Court of Appeals of Virginia
May 29, 2001
Record No. 1589-00-3 (Va. Ct. App. May. 29, 2001)

Opinion

Record No. 1589-00-3.

May 29, 2001.

Appeal from the Circuit Court of the City of Roanoke, Richard C. Pattisall, Judge.

(Thomas E. Wray, on brief), for appellant. Appellant submitting on brief.

(Mark L. Earley, Attorney General; Kathleen B. Martin, Assistant Attorney General, on brief), for appellee. Appellee sumitting on brief.

Present: Chief Judge Fitzpatrick, Judges Annunziata and Agee.


MEMORANDUM OPINION

Pursuant to Code § 17.1-413, this opinion is not designated for publication.


Wayne Maurice Scott (appellant) was convicted in a jury trial of rape, in violation of Code § 18.2-61(A), and robbery, in violation of Code § 18.2-58. On appeal, he contends that the evidence was insufficient to convict him of either crime because the eyewitness testimony was inherently incredible and the other evidence was not sufficient to identify him as the perpetrator of the crimes. Because appellant failed to object to the introduction of the identification evidence and failed to move to strike the evidence or set aside the verdict on this ground, Rule 5A:18 bars our consideration of his insufficient evidence claim.

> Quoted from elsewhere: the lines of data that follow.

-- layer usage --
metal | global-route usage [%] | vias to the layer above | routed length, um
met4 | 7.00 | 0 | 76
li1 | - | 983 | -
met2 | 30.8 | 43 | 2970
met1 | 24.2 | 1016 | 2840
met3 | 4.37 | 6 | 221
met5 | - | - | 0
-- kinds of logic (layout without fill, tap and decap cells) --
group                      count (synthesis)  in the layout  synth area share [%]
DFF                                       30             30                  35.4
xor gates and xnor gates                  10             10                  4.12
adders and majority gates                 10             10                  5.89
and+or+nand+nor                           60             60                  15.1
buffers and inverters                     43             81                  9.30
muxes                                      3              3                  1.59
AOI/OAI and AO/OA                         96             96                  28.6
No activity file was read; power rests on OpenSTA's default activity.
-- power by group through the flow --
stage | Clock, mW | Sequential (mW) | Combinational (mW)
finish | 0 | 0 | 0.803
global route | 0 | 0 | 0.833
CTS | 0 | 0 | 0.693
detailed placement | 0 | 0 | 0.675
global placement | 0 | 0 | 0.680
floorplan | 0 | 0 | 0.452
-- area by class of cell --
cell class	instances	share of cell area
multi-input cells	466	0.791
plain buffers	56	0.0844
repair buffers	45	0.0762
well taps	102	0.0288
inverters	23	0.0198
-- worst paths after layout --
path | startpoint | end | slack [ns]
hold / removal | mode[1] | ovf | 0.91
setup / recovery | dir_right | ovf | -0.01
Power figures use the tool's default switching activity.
<file path="src/rtl/tmr_pkg.sv">
package tmr_pkg;

    localparam int ADDR_W = 3;

    typedef enum logic [1:0] {
        MODE_PWM = 2'b00,
        MODE_EVT = 2'b01,
        MODE_CAP = 2'b10,
        MODE_OFF = 2'b11
    } tmr_mode_e;

    typedef struct packed {
        logic      en_b;
        logic      en_a;
        logic      edge_fall;
        logic      run;
        tmr_mode_e mode;
    } tmr_ctrl_t;

    localparam int CTRL_W = $bits(tmr_ctrl_t);

    localparam logic [ADDR_W-1:0] ADR_CNT_LO = 3'd0;
    localparam logic [ADDR_W-1:0] ADR_CNT_HI = 3'd1;
    localparam logic [ADDR_W-1:0] ADR_RA_LO  = 3'd2;
    localparam logic [ADDR_W-1:0] ADR_RA_HI  = 3'd3;
    localparam logic [ADDR_W-1:0] ADR_RB_LO  = 3'd4;
    localparam logic [ADDR_W-1:0] ADR_RB_HI  = 3'd5;
    localparam logic [ADDR_W-1:0] ADR_CTRL   = 3'd6;
    localparam logic [ADDR_W-1:0] ADR_FLAGS  = 3'd7;

    // hardware requests from the counter core toward the register file
    typedef struct packed {
        logic set_pa;
        logic set_pb;
        logic cap_a;
        logic cap_b;
    } tmr_evt_t;

    function automatic logic hit(input logic en, input logic [ADDR_W-1:0] a,
                                 input logic [ADDR_W-1:0] target);
        return en && (a == target);
    endfunction

endpackage

</file>
<file path="src/rtl/tmr_edge.sv">
module tmr_edge (
    input  logic clk,
    input  logic rst,
    input  logic pin,
    input  logic fall_sel,
    output logic edge_o
);
    logic pin_q;

    always_ff @(posedge clk) begin
        if (rst) pin_q <= 1'b0;
        else     pin_q <= pin;
    end

    always_comb begin
        if (fall_sel) edge_o = !pin && pin_q;
        else          edge_o = pin && !pin_q;
    end
endmodule

</file>
<file path="src/rtl/tmr_regif.sv">
module tmr_regif
    import tmr_pkg::*;
#(
    parameter int CNT_W = 16,
    parameter int BUS_W = 8
) (
    input  logic              clk,
    input  logic              rst,
    input  logic              wr_en,
    input  logic              rd_en,
    input  logic [ADDR_W-1:0] addr,
    input  logic [BUS_W-1:0]  wdata,
    output logic [BUS_W-1:0]  rdata,
    input  logic [CNT_W-1:0]  cnt,
    input  tmr_evt_t          evt,
    output tmr_ctrl_t         ctrl_q,
    output logic [CNT_W-1:0]  ra_q,
    output logic [CNT_W-1:0]  rb_q,
    output logic              pend_a,
    output logic              pend_b,
    output logic              cnt_wr_lo,
    output logic              cnt_wr_hi
);
    localparam int HI_W = CNT_W - BUS_W;

    logic [HI_W-1:0] hi_lat;
    logic            flag_wr;

    assign cnt_wr_lo = hit(wr_en, addr, ADR_CNT_LO);
    assign cnt_wr_hi = hit(wr_en, addr, ADR_CNT_HI);
    assign flag_wr   = hit(wr_en, addr, ADR_FLAGS);

    always_ff @(posedge clk) begin
        if (rst) begin
            ra_q   <= '0;
            rb_q   <= '0;
            ctrl_q <= '0;
            pend_a <= 1'b0;
            pend_b <= 1'b0;
            hi_lat <= '0;
        end else begin
            // capture has priority over a software byte write
            if (evt.cap_a)                         ra_q <= cnt;
            else if (hit(wr_en, addr, ADR_RA_LO))  ra_q[BUS_W-1:0] <= wdata;
            else if (hit(wr_en, addr, ADR_RA_HI))  ra_q[CNT_W-1:BUS_W] <= wdata[HI_W-1:0];

            if (evt.cap_b)                         rb_q <= cnt;
            else if (hit(wr_en, addr, ADR_RB_LO))  rb_q[BUS_W-1:0] <= wdata;
            else if (hit(wr_en, addr, ADR_RB_HI))  rb_q[CNT_W-1:BUS_W] <= wdata[HI_W-1:0];

            if (hit(wr_en, addr, ADR_CTRL))
                ctrl_q <= tmr_ctrl_t'(wdata[CTRL_W-1:0]);

            // write-zero-to-clear; a hardware set in the same cycle wins
            pend_a <= evt.set_pa || (pend_a && !(flag_wr && !wdata[0]));
            pend_b <= evt.set_pb || (pend_b && !(flag_wr && !wdata[1]));

            if (hit(rd_en, addr, ADR_CNT_LO))
                hi_lat <= cnt[CNT_W-1:BUS_W];
        end
    end

    always_comb begin
        rdata = '0;
        unique case (addr)
            ADR_CNT_LO: rdata = cnt[BUS_W-1:0];
            ADR_CNT_HI: rdata[HI_W-1:0] = hi_lat;
            ADR_RA_LO:  rdata = ra_q[BUS_W-1:0];
            ADR_RA_HI:  rdata[HI_W-1:0] = ra_q[CNT_W-1:BUS_W];
            ADR_RB_LO:  rdata = rb_q[BUS_W-1:0];
            ADR_RB_HI:  rdata[HI_W-1:0] = rb_q[CNT_W-1:BUS_W];
            ADR_CTRL:   rdata[CTRL_W-1:0] = ctrl_q;
            ADR_FLAGS:  rdata[1:0] = {pend_b, pend_a};
            default:    rdata = '0;
        endcase
    end
endmodule

</file>
<file path="src/rtl/tmr_core.sv">
module tmr_core
    import tmr_pkg::*;
#(
    parameter int CNT_W = 16,
    parameter int BUS_W = 8
) (
    input  logic             clk,
    input  logic             rst,
    input  tmr_ctrl_t        ctrl,
    input  logic             tick,
    input  logic             edge_a,
    input  logic             rise_b,
    input  logic [CNT_W-1:0] ra,
    input  logic [CNT_W-1:0] rb,
    input  logic             cnt_wr_lo,
    input  logic             cnt_wr_hi,
    input  logic [BUS_W-1:0] wbyte,
    output logic [CNT_W-1:0] cnt_q,
    output logic             pwm_q,
    output tmr_evt_t         evt
);
    localparam int HI_W = CNT_W - BUS_W;

    logic phase_q;
    logic dec, cnt_wr, uflow;
    logic [CNT_W-1:0] reload;

    assign cnt_wr = cnt_wr_lo || cnt_wr_hi;

    always_comb begin
        unique case (ctrl.mode)
            MODE_PWM: dec = ctrl.run && tick;
            MODE_EVT: dec = ctrl.run && edge_a;
            MODE_CAP: dec = ctrl.run && tick;
            default:  dec = 1'b0;
        endcase
    end

    // a software counter write suppresses the decrement and any underflow action
    assign uflow  = dec && !cnt_wr && (cnt_q == '0) && (ctrl.mode != MODE_CAP);
    assign reload = (ctrl.mode == MODE_PWM && !phase_q) ? rb : ra;

    always_comb begin
        evt = '0;
        unique case (ctrl.mode)
            MODE_PWM: begin
                evt.set_pa = uflow && !phase_q;
                evt.set_pb = uflow &&  phase_q;
            end
            MODE_EVT: begin
                evt.set_pa = uflow;
                evt.set_pb = rise_b && ctrl.en_b;
            end
            MODE_CAP: begin
                evt.cap_a  = ctrl.run && edge_a;
                evt.cap_b  = ctrl.run && rise_b;
                evt.set_pa = evt.cap_a;
                evt.set_pb = evt.cap_b;
            end
            default: evt = '0;
        endcase
    end

    always_ff @(posedge clk) begin
        if (rst) begin
            cnt_q   <= '0;
            phase_q <= 1'b0;
            pwm_q   <= 1'b0;
        end else begin
            if (cnt_wr_lo)      cnt_q[BUS_W-1:0] <= wbyte;
            else if (cnt_wr_hi) cnt_q[CNT_W-1:BUS_W] <= wbyte[HI_W-1:0];
            else if (uflow)     cnt_q <= reload;
            else if (dec)       cnt_q <= cnt_q - 1'b1;

            if (uflow && ctrl.mode == MODE_PWM) begin
                phase_q <= !phase_q;
                pwm_q   <= !pwm_q;
            end
        end
    end
endmodule

</file>
<file path="src/rtl/tri_mode_timer.sv">
module tri_mode_timer
    import tmr_pkg::*;
#(
    parameter int CNT_W = 16,
    parameter int BUS_W = 8
) (
    input  logic              clk,
    input  logic              rst,
    input  logic              tick,
    input  logic              wr_en,
    input  logic              rd_en,
    input  logic [ADDR_W-1:0] addr,
    input  logic [BUS_W-1:0]  wdata,
    output logic [BUS_W-1:0]  rdata,
    input  logic              pin_a,
    input  logic              pin_b,
    output logic              pwm_out,
    output logic              irq_a,
    output logic              irq_b
);
    tmr_ctrl_t        ctrl_q;
    tmr_evt_t         evt;
    logic [CNT_W-1:0] cnt_q, ra_q, rb_q;
    logic             pend_a, pend_b, cnt_wr_lo, cnt_wr_hi;
    logic             edge_a, rise_b;

    tmr_edge u_edge_a (
        .clk(clk), .rst(rst), .pin(pin_a), .fall_sel(ctrl_q.edge_fall), .edge_o(edge_a)
    );
    tmr_edge u_edge_b (
        .clk(clk), .rst(rst), .pin(pin_b), .fall_sel(1'b0), .edge_o(rise_b)
    );

    tmr_regif #(.CNT_W(CNT_W), .BUS_W(BUS_W)) u_regif (
        .clk(clk), .rst(rst), .wr_en(wr_en), .rd_en(rd_en), .addr(addr),
        .wdata(wdata), .rdata(rdata), .cnt(cnt_q), .evt(evt), .ctrl_q(ctrl_q),
        .ra_q(ra_q), .rb_q(rb_q), .pend_a(pend_a), .pend_b(pend_b),
        .cnt_wr_lo(cnt_wr_lo), .cnt_wr_hi(cnt_wr_hi)
    );

    tmr_core #(.CNT_W(CNT_W), .BUS_W(BUS_W)) u_core (
        .clk(clk), .rst(rst), .ctrl(ctrl_q), .tick(tick), .edge_a(edge_a),
        .rise_b(rise_b), .ra(ra_q), .rb(rb_q), .cnt_wr_lo(cnt_wr_lo),
        .cnt_wr_hi(cnt_wr_hi), .wbyte(wdata), .cnt_q(cnt_q), .pwm_q(pwm_out),
        .evt(evt)
    );

    assign irq_a = pend_a && ctrl_q.en_a;
    assign irq_b = pend_b && ctrl_q.en_b;
endmodule

</file>
[src/rtl/wtmr_pkg.sv]
// Shared mode encoding for the selectable-wrap timer.
// Assumes a 3-bit mode field; every code is defined.
package wtmr_pkg;

    typedef enum logic [2:0] {
        MD_FREE    = 3'd0,
        MD_PWM8    = 3'd1,
        MD_PWM9    = 3'd2,
        MD_PWM10   = 3'd3,
        MD_CLR_A   = 3'd4,
        MD_CLR_CAP = 3'd5,
        MD_PWM_A   = 3'd6,
        MD_PWM_CAP = 3'd7
    } wtmr_mode_e;

    // True for the modes that drive waveforms and shadow compare A
    function automatic logic mode_is_pwm(input wtmr_mode_e m);
        return (m != MD_FREE) && (m != MD_CLR_A) && (m != MD_CLR_CAP);
    endfunction

endpackage

[src/rtl/wtmr_top_sel.sv]
// Picks the wrap point for the current mode and flags the waveform modes.
// Assumes CW >= 10 so the fixed narrow wrap points fit.
module wtmr_top_sel
    import wtmr_pkg::*;
#(
    parameter int CW = 16
) (
    input  wtmr_mode_e    mode,
    input  logic [CW-1:0] cmpa_act,
    input  logic [CW-1:0] cap_val,
    output logic [CW-1:0] top_val,
    output logic          pwm_mode
);
    localparam logic [CW-1:0] TOP_FULL = '1;
    localparam logic [CW-1:0] TOP_8    = CW'(8'hFF);
    localparam logic [CW-1:0] TOP_9    = CW'(9'h1FF);
    localparam logic [CW-1:0] TOP_10   = CW'(10'h3FF);

    // Wrap point multiplexer
    always_comb begin
        case (mode)
            MD_PWM8:               top_val = TOP_8;
            MD_PWM9:               top_val = TOP_9;
            MD_PWM10:              top_val = TOP_10;
            MD_CLR_A, MD_PWM_A:    top_val = cmpa_act;
            MD_CLR_CAP, MD_PWM_CAP: top_val = cap_val;
            default:               top_val = TOP_FULL;
        endcase
    end

    assign pwm_mode = mode_is_pwm(mode);
endmodule

[src/rtl/wtmr_chan.sv]
// One compare channel: sticky match flag and fast-PWM level.
// Assumes the compare value is already the active (post-shadow) value.
module wtmr_chan #(
    parameter int CW = 16
) (
    input  logic          clk,
    input  logic          rst_n,
    input  logic          cnt_en,
    input  logic [CW-1:0] count,
    input  logic [CW-1:0] cmp_val,
    input  logic          clr,
    input  logic          pwm_en,
    output logic          flag_q,
    output logic          pwm
);
    logic hit;
    assign hit = cnt_en && (count == cmp_val);

    // Match flag: set wins over software clear
    always_ff @(posedge clk) begin
        if (!rst_n)   flag_q <= 1'b0;
        else if (hit) flag_q <= 1'b1;
        else if (clr) flag_q <= 1'b0;
    end

    assign pwm = pwm_en && (count < cmp_val);
endmodule

[src/rtl/wtmr_capture.sv]
// Edge-selected capture of the count with a sticky capture flag.
// Assumes evt_in is already synchronous to clk.
module wtmr_capture #(
    parameter int CW = 16
) (
    input  logic          clk,
    input  logic          rst_n,
    input  logic          evt_in,
    input  logic          edge_rise,
    input  logic [CW-1:0] count,
    input  logic          wr,
    input  logic [CW-1:0] wr_data,
    input  logic          clr,
    output logic [CW-1:0] cap_q,
    output logic          flag_q
);
    logic prev_q, edge_hit;
    assign edge_hit = edge_rise ? (evt_in && !prev_q) : (!evt_in && prev_q);

    // Previous event level for edge detection
    always_ff @(posedge clk) begin
        if (!rst_n) prev_q <= 1'b0;
        else        prev_q <= evt_in;
    end

    // Capture register: hardware capture beats software write
    always_ff @(posedge clk) begin
        if (!rst_n)        cap_q <= '0;
        else if (edge_hit) cap_q <= count;
        else if (wr)       cap_q <= wr_data;
    end

    // Capture flag: set beats clear
    always_ff @(posedge clk) begin
        if (!rst_n)        flag_q <= 1'b0;
        else if (edge_hit) flag_q <= 1'b1;
        else if (clr)      flag_q <= 1'b0;
    end
endmodule
--- src/rtl/trip_pkg.sv ---
package trip_pkg;

    // Trip sources presented to the request combiner.
    typedef struct packed {
        logic ph_toc;
        logic gnd_toc;
        logic freq;
        logic manual;
        logic open_cmd;
        logic inst_oc;
    } trip_src_t;

    // Sealed output state of the top level.
    typedef struct packed {
        logic trip;
    } seal_state_t;

endpackage

--- src/rtl/trip_req_comb.sv ---
module trip_req_comb
    import trip_pkg::*;
(
    input  trip_src_t src_i,
    input  logic      shot_zero_i,
    output logic      direct_o,
    output logic      req_o
);

    always_comb begin
        direct_o = src_i.ph_toc | src_i.gnd_toc | src_i.freq
                 | src_i.manual | src_i.open_cmd;
        // Instantaneous element only counts on the first shot.
        req_o    = direct_o | (src_i.inst_oc & shot_zero_i);
    end

endmodule

--- src/rtl/trip_min_timer.sv ---
module trip_min_timer #(
    parameter int unsigned DUR_W = 8
) (
    input  logic             clk_i,
    input  logic             rst_i,
    input  logic             load_i,
    input  logic [DUR_W-1:0] load_val_i,
    input  logic             stb_i,
    output logic [DUR_W-1:0] count_o,
    output logic             expired_o
);

    typedef struct packed {
        logic [DUR_W-1:0] cnt;
    } tmr_t;

    tmr_t tmr_d, tmr_q;

    always_comb begin
        tmr_d = tmr_q;
        if (load_i) begin
            tmr_d.cnt = load_val_i;
        end else if (stb_i && (tmr_q.cnt != '0)) begin
            tmr_d.cnt = tmr_q.cnt - 1'b1;
        end
    end

    always_ff @(posedge clk_i) begin
        if (rst_i) begin
            tmr_q <= '0;
        end else begin
            tmr_q <= tmr_d;
        end
    end

    assign count_o   = tmr_q.cnt;
    assign expired_o = (tmr_q.cnt == '0);

endmodule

Other than with respect to identification, appellant does not challenge the sufficiency of the evidence.

Rule 5A:18 provides:

No ruling of the trial court . . . will be considered as a basis for reversal unless the objection was stated together with the grounds therefor at the time of the ruling, except for good cause shown or to enable the Court of Appeals to attain the ends of justice. A mere statement that the judgment or award is contrary to the law and the evidence is not sufficient to constitute a question to be ruled upon on appeal.

(Emphasis added). "'To be timely, an objection must be made when the occasion arises — at the time the evidence is offered or the statement made.'" Bowman v. Commonwealth, 30 Va. App. 298, 301, 516 S.E.2d 705, 707 (1999) (quoting Marlowe v. Commonwealth, 2 Va. App. 619, 621, 347 S.E.2d 167, 168 (1986)). Objections to identification evidence must be made by "motion or objection either before or at the time the identification evidence was unfolded to the jury." Poole v. Commonwealth, 211 Va. 258, 259, 176 S.E.2d 821, 822 (1970) (holding that an accused waives all objections to identification evidence when the accused waits until the Commonwealth has rested its case before challenging the admissibility of identification evidence). In the instant case, appellant made no objection when Jennifer Schuder (Schuder), the victim of the rape and robbery, identified him in court during the trial. Nor did appellant object when Schuder testified that she identified appellant during a "live line-up" at the courthouse shortly after the rape and robbery. Appellant also did not object when Sue Rubeiz testified that Schuder identified appellant during the "live line-up." Thus, we hold that appellant failed to timely object to the identification evidence.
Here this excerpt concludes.